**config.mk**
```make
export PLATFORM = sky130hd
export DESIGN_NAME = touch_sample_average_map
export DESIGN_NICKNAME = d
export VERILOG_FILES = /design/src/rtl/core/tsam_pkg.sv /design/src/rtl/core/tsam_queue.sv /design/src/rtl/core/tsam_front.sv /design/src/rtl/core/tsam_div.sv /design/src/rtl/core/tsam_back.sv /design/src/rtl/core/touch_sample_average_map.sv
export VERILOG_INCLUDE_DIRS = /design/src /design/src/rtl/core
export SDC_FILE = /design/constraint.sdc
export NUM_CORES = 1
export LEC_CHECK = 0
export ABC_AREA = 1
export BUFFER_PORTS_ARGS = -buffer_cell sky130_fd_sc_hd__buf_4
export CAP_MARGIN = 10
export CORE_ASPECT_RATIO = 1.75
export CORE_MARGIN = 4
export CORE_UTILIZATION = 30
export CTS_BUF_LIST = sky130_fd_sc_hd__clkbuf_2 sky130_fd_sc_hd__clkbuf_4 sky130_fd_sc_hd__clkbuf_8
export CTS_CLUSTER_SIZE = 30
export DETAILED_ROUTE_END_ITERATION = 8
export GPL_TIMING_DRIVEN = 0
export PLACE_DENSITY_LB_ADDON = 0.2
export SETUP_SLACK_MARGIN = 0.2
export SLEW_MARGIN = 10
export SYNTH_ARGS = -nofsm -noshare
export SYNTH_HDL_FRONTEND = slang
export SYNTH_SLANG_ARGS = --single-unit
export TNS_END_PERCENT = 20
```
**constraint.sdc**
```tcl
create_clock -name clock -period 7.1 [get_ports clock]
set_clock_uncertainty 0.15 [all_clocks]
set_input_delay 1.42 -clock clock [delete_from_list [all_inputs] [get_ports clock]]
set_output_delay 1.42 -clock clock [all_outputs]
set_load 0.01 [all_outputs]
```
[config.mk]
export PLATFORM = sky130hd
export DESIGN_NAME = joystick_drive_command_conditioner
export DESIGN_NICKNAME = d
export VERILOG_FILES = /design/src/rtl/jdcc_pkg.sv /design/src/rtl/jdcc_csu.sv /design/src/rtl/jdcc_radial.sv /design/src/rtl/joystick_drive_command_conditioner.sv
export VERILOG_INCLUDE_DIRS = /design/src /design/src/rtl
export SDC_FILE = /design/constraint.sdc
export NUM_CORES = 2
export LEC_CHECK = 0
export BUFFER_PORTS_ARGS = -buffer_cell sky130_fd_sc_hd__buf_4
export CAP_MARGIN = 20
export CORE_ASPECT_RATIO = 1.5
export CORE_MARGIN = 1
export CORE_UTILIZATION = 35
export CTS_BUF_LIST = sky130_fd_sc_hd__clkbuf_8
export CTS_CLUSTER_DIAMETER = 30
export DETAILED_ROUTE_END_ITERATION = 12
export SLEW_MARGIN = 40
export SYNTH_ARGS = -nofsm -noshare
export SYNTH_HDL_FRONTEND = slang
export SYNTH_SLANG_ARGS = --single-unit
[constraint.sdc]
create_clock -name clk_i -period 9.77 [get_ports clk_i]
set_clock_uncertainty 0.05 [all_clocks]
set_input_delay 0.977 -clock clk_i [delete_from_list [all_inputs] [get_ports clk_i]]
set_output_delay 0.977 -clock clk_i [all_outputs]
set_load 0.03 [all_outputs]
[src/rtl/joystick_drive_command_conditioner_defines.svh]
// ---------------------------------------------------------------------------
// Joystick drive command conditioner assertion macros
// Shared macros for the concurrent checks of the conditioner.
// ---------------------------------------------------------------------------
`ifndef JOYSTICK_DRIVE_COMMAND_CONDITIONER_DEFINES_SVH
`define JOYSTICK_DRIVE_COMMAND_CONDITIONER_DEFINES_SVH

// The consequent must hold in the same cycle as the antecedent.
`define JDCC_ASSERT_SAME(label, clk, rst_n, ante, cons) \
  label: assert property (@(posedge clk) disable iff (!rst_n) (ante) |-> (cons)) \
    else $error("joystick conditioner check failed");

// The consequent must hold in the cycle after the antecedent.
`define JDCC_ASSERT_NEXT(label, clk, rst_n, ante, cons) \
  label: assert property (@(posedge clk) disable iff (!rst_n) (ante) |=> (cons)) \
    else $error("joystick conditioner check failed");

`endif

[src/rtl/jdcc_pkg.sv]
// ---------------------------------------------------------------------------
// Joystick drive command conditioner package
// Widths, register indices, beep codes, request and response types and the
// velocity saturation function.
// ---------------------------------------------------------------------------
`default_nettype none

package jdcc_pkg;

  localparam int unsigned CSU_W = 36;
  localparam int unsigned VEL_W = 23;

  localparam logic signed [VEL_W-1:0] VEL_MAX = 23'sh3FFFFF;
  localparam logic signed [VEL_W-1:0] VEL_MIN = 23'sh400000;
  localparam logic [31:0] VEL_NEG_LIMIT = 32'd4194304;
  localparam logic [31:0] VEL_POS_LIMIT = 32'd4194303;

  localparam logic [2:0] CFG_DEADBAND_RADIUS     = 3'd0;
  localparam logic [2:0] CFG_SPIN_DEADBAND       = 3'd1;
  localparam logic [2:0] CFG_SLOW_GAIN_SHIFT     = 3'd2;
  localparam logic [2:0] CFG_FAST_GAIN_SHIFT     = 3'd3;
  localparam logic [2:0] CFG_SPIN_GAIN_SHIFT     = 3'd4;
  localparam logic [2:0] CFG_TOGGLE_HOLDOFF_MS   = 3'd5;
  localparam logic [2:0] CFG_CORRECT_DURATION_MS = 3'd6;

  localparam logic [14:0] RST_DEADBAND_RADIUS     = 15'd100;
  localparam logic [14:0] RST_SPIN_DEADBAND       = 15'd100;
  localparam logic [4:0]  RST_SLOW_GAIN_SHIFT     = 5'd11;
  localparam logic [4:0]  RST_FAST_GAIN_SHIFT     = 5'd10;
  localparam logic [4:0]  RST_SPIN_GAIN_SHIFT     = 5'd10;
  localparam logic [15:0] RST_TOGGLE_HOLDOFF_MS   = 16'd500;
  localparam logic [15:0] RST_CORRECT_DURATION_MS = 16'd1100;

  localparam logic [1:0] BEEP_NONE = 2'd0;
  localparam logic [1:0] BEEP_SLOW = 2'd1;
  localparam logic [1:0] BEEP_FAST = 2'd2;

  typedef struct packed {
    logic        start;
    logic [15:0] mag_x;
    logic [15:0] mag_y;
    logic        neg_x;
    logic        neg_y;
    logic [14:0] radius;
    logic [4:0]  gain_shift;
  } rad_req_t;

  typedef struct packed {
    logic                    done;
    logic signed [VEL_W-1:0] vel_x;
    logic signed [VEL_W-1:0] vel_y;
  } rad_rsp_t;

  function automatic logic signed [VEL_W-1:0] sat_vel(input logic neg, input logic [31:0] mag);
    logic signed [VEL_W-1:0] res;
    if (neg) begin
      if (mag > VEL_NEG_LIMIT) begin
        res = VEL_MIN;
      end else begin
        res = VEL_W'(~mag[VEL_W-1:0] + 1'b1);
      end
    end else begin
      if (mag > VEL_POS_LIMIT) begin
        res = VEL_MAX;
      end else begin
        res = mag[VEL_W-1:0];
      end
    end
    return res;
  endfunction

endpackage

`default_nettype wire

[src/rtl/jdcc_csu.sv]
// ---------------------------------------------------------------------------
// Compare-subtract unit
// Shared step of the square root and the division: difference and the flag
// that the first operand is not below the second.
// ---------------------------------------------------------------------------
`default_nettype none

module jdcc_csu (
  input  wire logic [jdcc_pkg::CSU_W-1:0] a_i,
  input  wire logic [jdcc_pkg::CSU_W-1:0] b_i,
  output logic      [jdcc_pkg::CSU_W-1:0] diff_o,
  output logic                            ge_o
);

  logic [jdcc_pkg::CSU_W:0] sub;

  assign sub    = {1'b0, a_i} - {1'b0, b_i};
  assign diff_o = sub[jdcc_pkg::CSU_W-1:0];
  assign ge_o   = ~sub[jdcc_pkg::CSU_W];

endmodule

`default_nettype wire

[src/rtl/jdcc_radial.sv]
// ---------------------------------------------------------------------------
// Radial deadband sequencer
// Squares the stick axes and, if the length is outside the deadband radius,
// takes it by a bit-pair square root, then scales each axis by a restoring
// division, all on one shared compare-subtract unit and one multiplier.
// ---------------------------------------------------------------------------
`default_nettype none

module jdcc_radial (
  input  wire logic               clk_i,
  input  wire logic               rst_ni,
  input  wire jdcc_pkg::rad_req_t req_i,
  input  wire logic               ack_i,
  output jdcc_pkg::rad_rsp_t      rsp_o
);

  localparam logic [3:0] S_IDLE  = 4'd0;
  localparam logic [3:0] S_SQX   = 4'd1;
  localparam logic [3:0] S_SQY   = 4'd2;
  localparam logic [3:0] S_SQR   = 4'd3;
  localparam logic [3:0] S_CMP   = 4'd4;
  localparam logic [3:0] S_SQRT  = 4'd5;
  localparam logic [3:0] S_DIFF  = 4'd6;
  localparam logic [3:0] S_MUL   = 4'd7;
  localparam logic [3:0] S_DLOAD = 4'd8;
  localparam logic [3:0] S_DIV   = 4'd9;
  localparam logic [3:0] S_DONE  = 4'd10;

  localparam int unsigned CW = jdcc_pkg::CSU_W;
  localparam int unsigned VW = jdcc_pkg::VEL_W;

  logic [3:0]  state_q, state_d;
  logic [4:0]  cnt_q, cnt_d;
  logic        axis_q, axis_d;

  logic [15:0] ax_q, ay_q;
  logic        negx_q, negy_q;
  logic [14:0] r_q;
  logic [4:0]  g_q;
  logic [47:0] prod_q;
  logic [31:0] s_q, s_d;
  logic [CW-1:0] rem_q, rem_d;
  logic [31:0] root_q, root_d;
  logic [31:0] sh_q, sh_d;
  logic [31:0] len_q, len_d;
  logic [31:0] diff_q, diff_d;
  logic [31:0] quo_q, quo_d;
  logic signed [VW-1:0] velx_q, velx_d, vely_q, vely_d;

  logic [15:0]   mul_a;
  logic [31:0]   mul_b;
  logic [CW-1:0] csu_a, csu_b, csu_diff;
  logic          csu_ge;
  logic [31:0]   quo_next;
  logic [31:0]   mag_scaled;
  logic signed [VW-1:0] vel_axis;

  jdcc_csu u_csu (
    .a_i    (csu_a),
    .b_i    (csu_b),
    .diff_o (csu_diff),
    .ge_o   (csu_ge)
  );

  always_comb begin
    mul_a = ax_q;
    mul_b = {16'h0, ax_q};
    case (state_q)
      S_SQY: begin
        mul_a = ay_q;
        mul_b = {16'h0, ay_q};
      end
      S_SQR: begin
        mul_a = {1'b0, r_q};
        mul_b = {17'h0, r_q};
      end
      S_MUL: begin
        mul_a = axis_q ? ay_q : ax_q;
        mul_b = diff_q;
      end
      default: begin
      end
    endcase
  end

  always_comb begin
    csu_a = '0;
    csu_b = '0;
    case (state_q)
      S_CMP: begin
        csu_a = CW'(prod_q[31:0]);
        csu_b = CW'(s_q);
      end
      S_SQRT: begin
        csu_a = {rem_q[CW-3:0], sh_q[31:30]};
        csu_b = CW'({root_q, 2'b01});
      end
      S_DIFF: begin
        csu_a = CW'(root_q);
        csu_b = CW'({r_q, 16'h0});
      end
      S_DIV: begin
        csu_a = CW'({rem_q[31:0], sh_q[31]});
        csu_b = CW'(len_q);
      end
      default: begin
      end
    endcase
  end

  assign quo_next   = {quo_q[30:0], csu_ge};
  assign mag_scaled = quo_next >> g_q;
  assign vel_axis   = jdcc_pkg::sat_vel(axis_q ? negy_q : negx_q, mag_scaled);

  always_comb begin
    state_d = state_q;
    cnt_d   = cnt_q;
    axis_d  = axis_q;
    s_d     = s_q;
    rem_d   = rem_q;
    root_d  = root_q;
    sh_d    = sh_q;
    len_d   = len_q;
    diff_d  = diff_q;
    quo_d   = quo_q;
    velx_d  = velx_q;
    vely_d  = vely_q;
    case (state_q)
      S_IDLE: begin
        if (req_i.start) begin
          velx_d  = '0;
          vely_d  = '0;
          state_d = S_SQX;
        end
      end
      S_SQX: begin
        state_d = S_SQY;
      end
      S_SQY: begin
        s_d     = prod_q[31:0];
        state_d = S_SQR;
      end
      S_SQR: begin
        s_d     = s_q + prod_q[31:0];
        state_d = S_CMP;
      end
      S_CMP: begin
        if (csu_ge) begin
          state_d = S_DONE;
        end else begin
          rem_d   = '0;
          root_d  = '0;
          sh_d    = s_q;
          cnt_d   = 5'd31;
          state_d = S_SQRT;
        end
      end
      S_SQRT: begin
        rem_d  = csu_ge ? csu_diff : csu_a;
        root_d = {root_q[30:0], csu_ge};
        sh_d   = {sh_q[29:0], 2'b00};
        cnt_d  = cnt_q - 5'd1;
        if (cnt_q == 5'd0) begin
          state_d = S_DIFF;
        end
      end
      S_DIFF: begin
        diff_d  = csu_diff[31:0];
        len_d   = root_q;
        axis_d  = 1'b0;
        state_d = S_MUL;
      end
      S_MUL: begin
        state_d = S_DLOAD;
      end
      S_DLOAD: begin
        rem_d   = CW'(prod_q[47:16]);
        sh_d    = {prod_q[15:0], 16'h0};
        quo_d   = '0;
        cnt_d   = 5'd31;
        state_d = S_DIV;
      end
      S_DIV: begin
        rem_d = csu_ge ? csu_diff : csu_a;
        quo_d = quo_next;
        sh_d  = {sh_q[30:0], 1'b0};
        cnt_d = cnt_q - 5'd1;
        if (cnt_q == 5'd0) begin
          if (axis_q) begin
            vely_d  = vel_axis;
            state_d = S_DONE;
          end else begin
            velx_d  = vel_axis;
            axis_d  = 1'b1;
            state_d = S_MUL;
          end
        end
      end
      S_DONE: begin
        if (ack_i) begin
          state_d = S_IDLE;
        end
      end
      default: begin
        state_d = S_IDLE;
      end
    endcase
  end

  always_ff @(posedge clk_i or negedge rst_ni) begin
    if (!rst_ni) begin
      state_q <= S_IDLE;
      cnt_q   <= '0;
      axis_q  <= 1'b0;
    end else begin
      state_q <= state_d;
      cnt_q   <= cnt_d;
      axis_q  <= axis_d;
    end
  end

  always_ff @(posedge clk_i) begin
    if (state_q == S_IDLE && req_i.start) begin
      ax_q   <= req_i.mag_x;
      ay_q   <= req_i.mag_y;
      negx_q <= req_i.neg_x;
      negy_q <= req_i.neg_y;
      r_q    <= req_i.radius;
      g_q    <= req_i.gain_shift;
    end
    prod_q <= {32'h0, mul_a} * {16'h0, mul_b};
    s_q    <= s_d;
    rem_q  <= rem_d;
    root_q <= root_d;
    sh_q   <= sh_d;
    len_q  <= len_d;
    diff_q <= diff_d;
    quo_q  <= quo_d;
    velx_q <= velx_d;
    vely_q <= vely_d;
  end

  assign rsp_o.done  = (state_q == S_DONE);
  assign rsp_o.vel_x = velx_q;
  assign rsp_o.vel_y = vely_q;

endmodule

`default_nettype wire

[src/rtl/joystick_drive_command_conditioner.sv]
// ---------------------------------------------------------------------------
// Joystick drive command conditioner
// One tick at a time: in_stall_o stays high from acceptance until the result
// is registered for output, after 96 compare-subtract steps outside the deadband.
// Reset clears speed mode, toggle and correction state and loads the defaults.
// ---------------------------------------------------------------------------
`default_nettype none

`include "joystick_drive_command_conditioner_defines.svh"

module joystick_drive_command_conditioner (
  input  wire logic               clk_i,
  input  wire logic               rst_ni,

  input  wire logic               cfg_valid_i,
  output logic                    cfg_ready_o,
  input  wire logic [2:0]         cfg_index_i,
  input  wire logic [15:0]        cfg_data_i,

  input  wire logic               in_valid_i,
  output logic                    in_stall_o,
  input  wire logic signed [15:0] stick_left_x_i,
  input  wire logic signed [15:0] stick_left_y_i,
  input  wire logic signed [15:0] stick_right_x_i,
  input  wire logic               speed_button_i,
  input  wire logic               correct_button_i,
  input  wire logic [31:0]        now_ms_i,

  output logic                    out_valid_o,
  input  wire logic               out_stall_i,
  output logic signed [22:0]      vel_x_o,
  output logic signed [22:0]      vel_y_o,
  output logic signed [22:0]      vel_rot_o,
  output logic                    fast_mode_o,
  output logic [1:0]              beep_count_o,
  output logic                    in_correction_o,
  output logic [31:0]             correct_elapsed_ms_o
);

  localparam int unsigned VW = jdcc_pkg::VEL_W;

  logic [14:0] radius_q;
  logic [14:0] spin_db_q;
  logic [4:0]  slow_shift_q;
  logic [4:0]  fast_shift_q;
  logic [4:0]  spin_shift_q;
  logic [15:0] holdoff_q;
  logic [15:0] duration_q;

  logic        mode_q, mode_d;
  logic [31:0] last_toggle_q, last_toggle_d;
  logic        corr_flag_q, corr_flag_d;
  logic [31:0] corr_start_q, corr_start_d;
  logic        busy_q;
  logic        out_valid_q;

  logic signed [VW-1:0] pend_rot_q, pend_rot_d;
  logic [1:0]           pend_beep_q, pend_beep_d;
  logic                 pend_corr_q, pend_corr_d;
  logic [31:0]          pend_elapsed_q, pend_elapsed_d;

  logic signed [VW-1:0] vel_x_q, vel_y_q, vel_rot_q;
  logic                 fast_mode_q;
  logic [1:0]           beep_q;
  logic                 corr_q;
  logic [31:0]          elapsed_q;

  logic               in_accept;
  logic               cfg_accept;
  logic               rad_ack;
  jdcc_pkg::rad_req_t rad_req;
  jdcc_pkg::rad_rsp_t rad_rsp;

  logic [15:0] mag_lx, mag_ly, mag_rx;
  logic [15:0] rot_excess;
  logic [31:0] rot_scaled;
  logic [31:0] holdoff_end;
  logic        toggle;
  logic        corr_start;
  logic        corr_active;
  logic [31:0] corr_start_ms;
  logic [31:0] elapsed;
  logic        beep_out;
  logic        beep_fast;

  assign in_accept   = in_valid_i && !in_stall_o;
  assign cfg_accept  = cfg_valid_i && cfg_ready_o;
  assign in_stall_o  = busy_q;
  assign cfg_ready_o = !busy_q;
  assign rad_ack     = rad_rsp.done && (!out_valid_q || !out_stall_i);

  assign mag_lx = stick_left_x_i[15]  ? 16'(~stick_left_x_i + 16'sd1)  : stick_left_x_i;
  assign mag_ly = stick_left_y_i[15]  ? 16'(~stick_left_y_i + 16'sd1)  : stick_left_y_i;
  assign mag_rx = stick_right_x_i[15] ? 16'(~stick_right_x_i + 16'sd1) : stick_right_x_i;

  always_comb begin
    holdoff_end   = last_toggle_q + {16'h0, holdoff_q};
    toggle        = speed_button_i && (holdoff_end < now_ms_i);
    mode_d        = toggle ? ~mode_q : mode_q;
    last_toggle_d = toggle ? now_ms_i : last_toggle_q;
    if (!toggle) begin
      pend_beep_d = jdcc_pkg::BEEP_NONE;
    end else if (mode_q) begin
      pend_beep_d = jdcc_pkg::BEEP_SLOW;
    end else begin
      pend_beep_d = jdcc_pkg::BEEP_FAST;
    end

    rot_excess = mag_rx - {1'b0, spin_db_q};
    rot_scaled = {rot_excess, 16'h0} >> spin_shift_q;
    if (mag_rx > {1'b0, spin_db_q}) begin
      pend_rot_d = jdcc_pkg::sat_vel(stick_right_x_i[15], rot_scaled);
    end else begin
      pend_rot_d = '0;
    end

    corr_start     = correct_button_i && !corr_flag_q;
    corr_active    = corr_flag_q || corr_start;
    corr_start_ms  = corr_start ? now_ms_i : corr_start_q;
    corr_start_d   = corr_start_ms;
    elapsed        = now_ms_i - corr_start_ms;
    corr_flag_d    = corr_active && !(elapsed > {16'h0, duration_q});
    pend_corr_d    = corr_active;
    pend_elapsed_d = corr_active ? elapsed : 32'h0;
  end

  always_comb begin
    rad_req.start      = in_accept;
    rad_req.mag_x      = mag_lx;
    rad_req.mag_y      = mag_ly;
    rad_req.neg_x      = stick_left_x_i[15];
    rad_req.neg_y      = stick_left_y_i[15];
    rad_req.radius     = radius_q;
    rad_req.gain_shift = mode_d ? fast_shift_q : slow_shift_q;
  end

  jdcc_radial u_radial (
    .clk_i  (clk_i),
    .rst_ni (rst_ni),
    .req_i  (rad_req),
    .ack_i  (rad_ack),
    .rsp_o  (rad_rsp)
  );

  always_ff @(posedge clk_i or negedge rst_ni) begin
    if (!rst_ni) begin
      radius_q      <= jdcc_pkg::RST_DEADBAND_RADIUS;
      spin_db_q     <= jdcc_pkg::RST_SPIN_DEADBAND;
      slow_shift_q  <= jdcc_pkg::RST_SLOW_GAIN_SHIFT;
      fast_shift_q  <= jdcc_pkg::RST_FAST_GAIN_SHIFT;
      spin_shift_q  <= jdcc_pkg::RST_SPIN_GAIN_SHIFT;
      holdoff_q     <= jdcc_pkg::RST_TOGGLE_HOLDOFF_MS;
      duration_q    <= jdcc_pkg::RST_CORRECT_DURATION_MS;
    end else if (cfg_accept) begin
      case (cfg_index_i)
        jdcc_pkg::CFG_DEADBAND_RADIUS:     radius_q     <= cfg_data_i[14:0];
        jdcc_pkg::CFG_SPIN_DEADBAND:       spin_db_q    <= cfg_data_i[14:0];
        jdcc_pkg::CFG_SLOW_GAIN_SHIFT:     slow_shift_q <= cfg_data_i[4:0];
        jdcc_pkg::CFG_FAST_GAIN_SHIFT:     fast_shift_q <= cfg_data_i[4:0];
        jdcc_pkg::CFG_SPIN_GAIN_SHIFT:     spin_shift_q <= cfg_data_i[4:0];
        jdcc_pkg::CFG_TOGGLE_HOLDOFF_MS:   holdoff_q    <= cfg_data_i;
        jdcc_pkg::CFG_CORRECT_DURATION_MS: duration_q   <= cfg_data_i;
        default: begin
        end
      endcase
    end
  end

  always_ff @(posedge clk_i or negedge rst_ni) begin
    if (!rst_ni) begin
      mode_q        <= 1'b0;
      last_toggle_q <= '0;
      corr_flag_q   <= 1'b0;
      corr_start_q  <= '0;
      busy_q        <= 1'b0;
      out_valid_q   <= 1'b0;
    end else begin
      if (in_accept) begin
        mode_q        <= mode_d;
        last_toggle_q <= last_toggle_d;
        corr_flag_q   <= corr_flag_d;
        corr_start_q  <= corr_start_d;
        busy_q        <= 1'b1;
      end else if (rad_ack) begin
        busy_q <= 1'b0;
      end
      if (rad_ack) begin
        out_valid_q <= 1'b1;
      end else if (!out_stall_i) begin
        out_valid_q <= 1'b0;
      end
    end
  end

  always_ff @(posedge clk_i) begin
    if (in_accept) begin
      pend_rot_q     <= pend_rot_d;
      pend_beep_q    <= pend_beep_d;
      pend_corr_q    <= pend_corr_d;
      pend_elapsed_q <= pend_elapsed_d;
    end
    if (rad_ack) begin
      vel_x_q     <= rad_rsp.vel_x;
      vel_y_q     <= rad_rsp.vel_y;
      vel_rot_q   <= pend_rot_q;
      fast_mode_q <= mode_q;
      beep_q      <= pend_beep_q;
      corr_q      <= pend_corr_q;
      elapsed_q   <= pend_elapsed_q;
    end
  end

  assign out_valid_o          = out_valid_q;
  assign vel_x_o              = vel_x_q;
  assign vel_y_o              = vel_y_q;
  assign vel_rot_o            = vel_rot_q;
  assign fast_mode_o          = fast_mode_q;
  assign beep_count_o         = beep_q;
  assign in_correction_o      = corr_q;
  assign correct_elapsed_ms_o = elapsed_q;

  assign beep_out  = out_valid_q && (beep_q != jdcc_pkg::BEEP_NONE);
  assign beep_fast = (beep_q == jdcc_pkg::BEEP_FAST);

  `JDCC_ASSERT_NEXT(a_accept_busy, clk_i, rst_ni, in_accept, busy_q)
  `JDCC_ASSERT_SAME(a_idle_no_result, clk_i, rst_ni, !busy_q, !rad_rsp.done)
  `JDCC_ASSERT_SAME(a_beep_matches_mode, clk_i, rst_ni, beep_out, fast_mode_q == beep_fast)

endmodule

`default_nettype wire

======

Exercise prompt. Would you output, from the records above, exactly the run of lines that starts at the line containing "(state_q == S_DONE);" and ends at the line containing "outside the deadband.", and only that run?

Written answer.
  assign rsp_o.done  = (state_q == S_DONE);
  assign rsp_o.vel_x = velx_q;
  assign rsp_o.vel_y = vely_q;

endmodule

`default_nettype wire

[src/rtl/joystick_drive_command_conditioner.sv]
// ---------------------------------------------------------------------------
// Joystick drive command conditioner
// One tick at a time: in_stall_o stays high from acceptance until the result
// is registered for output, after 96 compare-subtract steps outside the deadband.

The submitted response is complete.